With little other means at its disposal, US President Joe Biden’s administration is to focus on expanding access to abortion pills for women living in states where the procedure is banned or restricted — while those states and powerful conservative groups are sure to mount legal challenges to prohibit their use.
Hours after the Supreme Court shredded 50 years of constitutional protections for abortion rights on Friday, Biden ordered health officials to ensure that abortion pills are available to American women.
Photo: AP
“I will do all in my power to protect a woman’s right in states where they will face the consequences of today’s decision,” he said in a televised address to the nation.
The pills, which can be used without significant risk to terminate a pregnancy up to 10 weeks’ gestation, account for half of all abortions carried out in the US.
Demand is set to soar after 11 states, mostly in the Republican-led conservative South, moved to severely restrict or fully ban abortion, with others set to follow suit.

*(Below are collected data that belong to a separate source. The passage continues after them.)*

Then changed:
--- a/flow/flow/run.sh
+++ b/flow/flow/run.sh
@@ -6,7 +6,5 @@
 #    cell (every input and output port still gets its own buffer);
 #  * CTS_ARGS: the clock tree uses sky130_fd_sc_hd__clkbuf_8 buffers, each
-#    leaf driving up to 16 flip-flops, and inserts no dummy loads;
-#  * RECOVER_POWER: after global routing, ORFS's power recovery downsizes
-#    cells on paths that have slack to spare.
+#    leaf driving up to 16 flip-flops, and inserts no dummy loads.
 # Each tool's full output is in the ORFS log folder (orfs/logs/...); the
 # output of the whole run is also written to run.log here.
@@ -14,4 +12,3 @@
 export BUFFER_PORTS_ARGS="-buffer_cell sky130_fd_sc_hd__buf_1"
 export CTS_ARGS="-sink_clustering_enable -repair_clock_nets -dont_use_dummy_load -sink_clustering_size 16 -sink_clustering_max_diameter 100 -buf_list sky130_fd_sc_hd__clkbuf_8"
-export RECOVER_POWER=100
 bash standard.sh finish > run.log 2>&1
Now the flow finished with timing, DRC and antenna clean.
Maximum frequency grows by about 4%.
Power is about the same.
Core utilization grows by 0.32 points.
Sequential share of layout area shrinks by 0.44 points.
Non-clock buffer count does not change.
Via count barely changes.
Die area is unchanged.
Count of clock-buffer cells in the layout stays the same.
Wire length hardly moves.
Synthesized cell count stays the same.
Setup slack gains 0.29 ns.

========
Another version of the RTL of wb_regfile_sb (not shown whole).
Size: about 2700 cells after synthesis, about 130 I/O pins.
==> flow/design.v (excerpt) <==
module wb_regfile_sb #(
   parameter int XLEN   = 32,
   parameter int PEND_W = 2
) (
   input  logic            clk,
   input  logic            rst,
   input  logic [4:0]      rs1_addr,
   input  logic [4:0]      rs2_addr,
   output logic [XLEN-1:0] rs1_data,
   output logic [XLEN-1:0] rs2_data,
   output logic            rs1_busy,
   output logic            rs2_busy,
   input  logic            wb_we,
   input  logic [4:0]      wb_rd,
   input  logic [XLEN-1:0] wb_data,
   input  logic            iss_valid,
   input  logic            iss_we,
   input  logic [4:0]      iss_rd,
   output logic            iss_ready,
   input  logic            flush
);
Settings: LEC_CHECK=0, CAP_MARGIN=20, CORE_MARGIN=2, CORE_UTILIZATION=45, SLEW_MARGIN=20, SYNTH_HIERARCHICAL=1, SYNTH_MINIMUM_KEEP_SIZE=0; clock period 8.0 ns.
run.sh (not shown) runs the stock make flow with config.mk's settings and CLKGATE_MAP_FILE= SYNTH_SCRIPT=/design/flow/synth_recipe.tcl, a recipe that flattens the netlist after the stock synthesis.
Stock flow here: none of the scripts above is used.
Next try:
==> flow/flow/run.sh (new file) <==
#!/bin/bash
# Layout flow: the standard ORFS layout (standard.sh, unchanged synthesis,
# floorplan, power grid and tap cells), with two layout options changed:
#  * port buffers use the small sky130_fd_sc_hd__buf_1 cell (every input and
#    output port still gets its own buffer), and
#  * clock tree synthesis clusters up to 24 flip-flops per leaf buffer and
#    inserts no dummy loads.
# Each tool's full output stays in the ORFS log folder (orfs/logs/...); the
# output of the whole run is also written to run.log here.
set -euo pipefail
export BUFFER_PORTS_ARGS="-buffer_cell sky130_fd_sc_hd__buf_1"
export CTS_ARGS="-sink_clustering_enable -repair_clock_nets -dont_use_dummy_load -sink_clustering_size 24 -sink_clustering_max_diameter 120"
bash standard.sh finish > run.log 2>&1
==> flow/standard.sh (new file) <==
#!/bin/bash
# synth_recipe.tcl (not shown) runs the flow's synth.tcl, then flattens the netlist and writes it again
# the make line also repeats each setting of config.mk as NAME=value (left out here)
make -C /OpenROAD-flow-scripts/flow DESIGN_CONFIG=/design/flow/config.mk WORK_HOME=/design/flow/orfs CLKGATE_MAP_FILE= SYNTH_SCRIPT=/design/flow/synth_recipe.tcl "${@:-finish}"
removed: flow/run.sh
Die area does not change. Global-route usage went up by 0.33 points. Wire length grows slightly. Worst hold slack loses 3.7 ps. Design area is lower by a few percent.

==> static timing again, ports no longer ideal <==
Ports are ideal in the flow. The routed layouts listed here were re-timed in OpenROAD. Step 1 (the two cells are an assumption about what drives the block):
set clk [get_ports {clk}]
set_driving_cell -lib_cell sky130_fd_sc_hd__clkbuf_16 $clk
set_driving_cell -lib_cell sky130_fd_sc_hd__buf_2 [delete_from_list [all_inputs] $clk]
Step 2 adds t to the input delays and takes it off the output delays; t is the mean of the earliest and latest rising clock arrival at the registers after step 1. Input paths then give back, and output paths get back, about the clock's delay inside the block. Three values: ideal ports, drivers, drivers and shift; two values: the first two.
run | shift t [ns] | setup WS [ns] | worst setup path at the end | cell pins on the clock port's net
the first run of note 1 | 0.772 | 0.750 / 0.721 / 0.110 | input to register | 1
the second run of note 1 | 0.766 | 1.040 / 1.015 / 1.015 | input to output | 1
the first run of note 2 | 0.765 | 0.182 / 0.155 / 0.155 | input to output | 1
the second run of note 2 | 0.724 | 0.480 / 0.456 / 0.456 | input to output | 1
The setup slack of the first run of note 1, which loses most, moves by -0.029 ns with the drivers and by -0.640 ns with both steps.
Source: an optimization exercise on an open RTL-to-GDS flow (aim: small area and a short achievable clock period). Production flows keep margins and buffers that such runs may drop.
Where RTL was checked, it was by simulation tests only, not by an equivalence proof against the original.
Power and IR drop assume default switching activity.

## red
==> flow/design.v (excerpt) <==
module gshare_fetch_predictor #(
    parameter int          HIST_BITS = 5,
    parameter logic [31:0] RESET_PC  = 32'h0000_0000
) (
    input  logic                 clk,
    input  logic                 Reset,
    input  logic                 PC_write,
    input  logic [31:0]          imem_inst,
    output logic [31:0]          pc_out,
    output logic [31:0]          IF_inst,
    output logic [31:0]          nextPC,
    output logic                 prediction,
    output logic [31:0]          branch_target,
    output logic [31:0]          updated_pc_IF,
    output logic [HIST_BITS-1:0] GHPT_index_IF,
    output logic [HIST_BITS-1:0] GHR_IF,
    output logic [HIST_BITS-1:0] G_BTB_index_IF,
    input  logic                 ex_valid,
    input  logic                 ex_taken,
    input  logic [31:0]          ex_target,
    input  logic [31:0]          ex_pc,
    input  logic [HIST_BITS-1:0] ex_GHPT_index,
    input  logic [HIST_BITS-1:0] ex_G_BTB_index,
    input  logic [HIST_BITS-1:0] ex_GHR,
    input  logic                 ex_mispredict,
    input  logic [31:0]          ex_correct_pc
);
export LEC_CHECK = 0
export CAP_MARGIN = 20
export CORE_MARGIN = 2
export CORE_UTILIZATION = 40
export CTS_CLUSTER_DIAMETER = 80
export CTS_CLUSTER_SIZE = 24
export SETUP_SLACK_MARGIN = 3.0
export SLEW_MARGIN = 20
export SYNTH_HIERARCHICAL = 1
create_clock -name core_clock -period 6.5 [get_ports {clk}]
standard.sh (not shown) runs the stock make flow with config.mk's settings and CLKGATE_MAP_FILE= SYNTH_SCRIPT=/design/flow/synth_recipe.tcl, a recipe that flattens the netlist after the stock synthesis.
==> flow/flow/run.sh <==
#!/bin/bash
# Standard layout, with the port buffers made from buf_2 instead of the
# default delay-buffer cell. Each make step logs under orfs/logs; the make
# output as a whole goes to standard.log in the work folder.
set -euo pipefail
export BUFFER_PORTS_ARGS="-buffer_cell sky130_fd_sc_hd__buf_2"
bash standard.sh > standard.log 2>&1
Inputs modified between red and blue:
==> flow/run.sh (new file) <==
#!/bin/bash
# synth_recipe.tcl (not shown) runs the flow's synth.tcl, then flattens the netlist and writes it again
# the make line also repeats each setting of config.mk as NAME=value (left out here)
make -C /OpenROAD-flow-scripts/flow DESIGN_CONFIG=/design/flow/config.mk WORK_HOME=/design/flow/orfs CLKGATE_MAP_FILE= SYNTH_SCRIPT=/design/flow/synth_recipe.tcl finish
removed: flow/flow/run.sh
removed: flow/standard.sh
blue | status: complete | timing, DRC, antenna: pass
Compared red against blue; internal reg-to-reg setup slack within noise.
Delta (blue minus red): fraction of layout instances using a drive strength above 1 decreased 2.2 points; post-layout worst setup margin has decreased; post-detailed-route wirelength per cell went down.
In blue, the antenna diode count came out 8 below the value in red.
Count of final max-slew check failures came out exactly the same in blue and red.
blue: per-cell via count in the routed design 0.73% below red
Between red and blue, the flip-flop and latch area figures differ only marginally.
blue: relative contribution of the clock network to total power 1.3 points above red
Compared with red, in blue number of buffers created by CTS up 6.5%, number of buffers added on ports stayed essentially flat.
Function was not checked in any run of this note: the RTL went through the layout flow alone.

---

Another version of the RTL of gshare_fetch_predictor (not shown whole).
Size: about 4700 cells after synthesis, about 2000 flip-flops, ~330 I/O pins, about 0.078 mm^2 of cells after synthesis.
// gshare_fetch_predictor
module gshare_fetch_predictor #(
    parameter int          HIST_BITS = 5,
    parameter logic [31:0] RESET_PC  = 32'h0000_0000
) (
    input  logic                 clk,
    input  logic                 Reset,
    input  logic                 PC_write,
    input  logic [31:0]          imem_inst,
    output logic [31:0]          pc_out,
    output logic [31:0]          IF_inst,
    output logic [31:0]          nextPC,
    output logic                 prediction,
    output logic [31:0]          branch_target,
    output logic [31:0]          updated_pc_IF,
    output logic [HIST_BITS-1:0] GHPT_index_IF,
    output logic [HIST_BITS-1:0] GHR_IF,
    output logic [HIST_BITS-1:0] G_BTB_index_IF,
    input  logic                 ex_valid,
    input  logic                 ex_taken,
    input  logic [31:0]          ex_target,
    input  logic [31:0]          ex_pc,
    input  logic [HIST_BITS-1:0] ex_GHPT_index,
    input  logic [HIST_BITS-1:0] ex_G_BTB_index,
    input  logic [HIST_BITS-1:0] ex_GHR,
    input  logic                 ex_mispredict,
    input  logic [31:0]          ex_correct_pc
);
    localparam int ENTRIES = 1 << HIST_BITS;
    localparam int TAG_LSB = HIST_BITS + 2;
    localparam int TAG_W   = 32 - TAG_LSB;
    logic [31:0]                     pc_q, pc_d;
    logic [HIST_BITS-1:0]            ghr_q, ghr_d;
    logic [ENTRIES-1:0][1:0]         pht_q;
    logic [ENTRIES-1:0]              btb_vld_q;
    logic [ENTRIES-1:0][TAG_W-1:0]   btb_tag_q;
    logic [ENTRIES-1:0][31:0]        btb_tgt_q;
    logic [31:2]                     npc_q, npc_d;
    logic [ENTRIES-1:0]              sel_d, sel_d2;    
    logic [ENTRIES-1:0]              sel_q;            
    logic                            hit_q, hit_d;
    logic                            pred_q, pred_d;
    logic                            hit_o_q, hit_o_d;
  ...
export LEC_CHECK = 0
export CAP_MARGIN = 20
export CORE_MARGIN = 2
export CORE_UTILIZATION = 45
export CTS_CLUSTER_DIAMETER = 80
export CTS_CLUSTER_SIZE = 24
export SETUP_SLACK_MARGIN = 3.0
export SLEW_MARGIN = 20
export SYNTH_HIERARCHICAL = 1
export TNS_END_PERCENT = 5
create_clock -name core_clock -period 6.5 [get_ports {clk}]
==> flow/flow/run.sh <==
#!/bin/bash
# Standard layout, with the port buffers made from buf_2 instead of the
# default delay-buffer cell. Each make step logs under orfs/logs; the make
# output as a whole goes to standard.log in the work folder.
set -euo pipefail
export BUFFER_PORTS_ARGS="-buffer_cell sky130_fd_sc_hd__buf_2"
bash standard.sh > standard.log 2>&1
Then changed:
- CAP_MARGIN: 20 -> 10
- CORE_UTILIZATION: 45 -> 40
- SLEW_MARGIN: 20 -> 10
What happened: Clock-buffer cell count decreases by 10. Via count drops by 0.62%. Critical path depth fell by 2. Core utilization is lower by 5.5 points. Power rises by 0.62%.
Then changed:
- CAP_MARGIN: 10 -> 20
- CORE_UTILIZATION: 40 -> 45
- SETUP_SLACK_MARGIN: 3.0 -> 3.3
- SLEW_MARGIN: 10 -> 20
=> The changed run finished clean. Worst setup slack gains 0.095 ns. Combinational power is higher by 5.4%. Non-clock buffer count rose by 80. Synthesized area is unchanged. Total power climbs by 0.47%.
Then changed:
- CAP_MARGIN: 20 -> 10
- CORE_UTILIZATION: 45 -> 40
- GPL_ROUTABILITY_DRIVEN: unset -> 0
- SETUP_SLACK_MARGIN: 3.3 -> 3.0
- SLEW_MARGIN: 20 -> 10
After rerunning: The new run went through all stages and came out clean; maximum frequency fell by 2.6%; worst hold slack gains 0.0049 ns; clock skew climbs by 0.012 ns; global-route usage goes down by 4.4 points; wire length drops by 4.7%; area after synthesis is unchanged; core utilization fell by 6.8 points; critical path depth climbs by 1; sequential power stays flat; sequential share of layout area is higher by 1.5 points; clock power increases by about 1%.
Then changed:
- CAP_MARGIN: 10 -> 0
- GPL_ROUTABILITY_DRIVEN: 0 -> unset
- SLEW_MARGIN: 10 -> 0
The changed run completed without violations.
Non-clock buffer count does not change.
Clock skew hardly moves.
Final area hardly moves.
Total power stays flat.
Clock-buffer cell count stays the same.
Critical path depth is unchanged.
Clock power hardly moves.
Cell count is about the same.
Wire length hardly moves.
Synthesized area stays the same.
Sequential power stays flat.

---

S:
gshare_fetch_predictor, a different RTL version from the one above (not shown whole).
Size: about 4700 cells after synthesis, ~2000 flip-flops, roughly 330 I/O pins, about 76000 um2 of cells after synthesis.
Settings: LEC_CHECK=0, CAP_MARGIN=20, CORE_MARGIN=2, CORE_UTILIZATION=55, CTS_BUF_LIST=sky130_fd_sc_hd__clkbuf_8, CTS_CLUSTER_SIZE=30, PLACE_DENSITY=0.7, SETUP_SLACK_MARGIN=0.8, SLEW_MARGIN=20; clock period 6.5 ns.
run.sh (not shown) runs the stock make flow with config.mk's settings and CLKGATE_MAP_FILE= SYNTH_SCRIPT=/design/flow/synth_recipe.tcl, a recipe that flattens the netlist after the stock synthesis.
Stock flow here: none of the scripts above is used.
S: flow completed, timing, DRC and antenna clean
> inputs changed (S -> P)
Settings: PLACE_DENSITY removed (was 0.7); CORE_UTILIZATION changed from 55 to 40; CTS_BUF_LIST removed (was sky130_fd_sc_hd__clkbuf_8); SETUP_SLACK_MARGIN removed (was 0.8); CTS_CLUSTER_SIZE removed (was 30).
==> results.txt <==
- Relative to S, proportion of power drawn by combinational gates decreased by 4.3 points in P.
- Summary of P over S: design area now sits lower; clock period minus worst slack now sits higher; largest clock skew in the final design now sits lower.
- Max final-layout fill cell count across S and P: P
- Global routing usage summed across all routing layers is higher on S
- Measured against each other, S and P differ in placer congestion estimate, the higher figure coming from S.
- Setup WNS S -> P: worse
- When the final numbers for S and P were put side by side, the switching power turned out to be smaller in P.
- Comparing P with S, the multi-input combinational cell count came out essentially unchanged.
No run of this note included a check of the RTL's function; only the layout flow was run.
What follows belongs to an exercise in optimizing a design on an open flow for small area and few clock cycles; a production flow would make more cautious choices. At most, simulation tests tie the RTL to the original design; equivalence was not proved. No activity file was given, so power comes from the tool's default toggle rates.

## v19
==> flow/design.v <==
package nnd_pkg;
	localparam int DIM_W = 9;
	localparam int OY_W = 6;
	localparam int CH_W = 8;
	localparam int OP_W = 2;
	localparam int CFG_IDX_W = 1;
	localparam int OUT_SIZE_DEF = 50;
	localparam int MAX_SOURCE_DIM_DEF = 256;
	localparam int PW = 4 * CH_W;
	localparam int NS = OUT_SIZE_DEF;
	localparam logic [OP_W-1:0] OP_PUSH = 2'd0;
	localparam logic [OP_W-1:0] OP_REPLAY = 2'd1;
	localparam logic [OP_W-1:0] OP_RESTART = 2'd2;
endpackage
module nnd_ctrl (
	input  logic [8:0] d,
	output logic [7:0] vm1
);
	always_comb begin
		if (d[8]) vm1 = 8'd255;
		else if (d[7:0] == 8'd0) vm1 = 8'd0;
		else vm1 = d[7:0] - 8'd1;
	end
endmodule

On Saturday, some advocates rallying outside the Supreme Court in Washington held up posters with instructions on where women can get abortion pills, while others chanted: “My body, my choice.”
Rebecca Gomperts, a Dutch physician who runs Aid Access, an Austria-based organization that provides abortion pills over the Internet, is confident that the situation faced by American women is not as tragic as it was 50 years ago, before the landmark Roe vs. Wade ruling of 1973 that enshrined abortion rights in the US.
“The abortion pills cannot be stopped,” Gomperts said by telephone. “So there is always access to a safe abortion if a woman has an unwanted pregnancy.”
After Friday’s ruling, that might be easier said than done.
The US Food and Drug Administration approved the use of abortion pills two decades ago and last year allowed for them to be prescribed via telemedicine and delivered by mail.
However, their use in anti-abortion states remains a legal gray area and is likely to become a front line in court battles over reproductive rights.
According to the Guttmacher Institute, a research group that supports access to abortion, 19 US states require that abortion pills be physically administered by a clinician, thus prohibiting their delivery by mail.
In states that ban all methods of abortion, women might be prohibited from seeking telemedicine consultations with doctors outside their state or foreign clinicians, such as Gomperts’ group.
In this case, they might have to travel to a state where reproductive telemedicine appointments are allowed and get the medication delivered to an out-of-state address.
However, there is another complication: A medication abortion requires two drugs: A dose of mifepristone is taken to block the hormones that support a pregnancy and then misoprostol is taken 24 to 48 hours later to induce contractions.
This raises a question: Can a woman from an anti-abortion state be prosecuted if she receives the first dose elsewhere, but takes the second dose after returning home?
As liberal states take action to facilitate abortions for women from other parts of the country, there are fears that conservative states might seek to prosecute health workers and advocacy groups involved in those efforts — and even the patients themselves.
Anticipating such plans, US Attorney General Merrick Garland on Friday said that states cannot ban abortion pills, authorized by the FDA, “based on disagreement with the FDA’s expert judgement about its safety and efficacy,” as federal law pre-empts state law.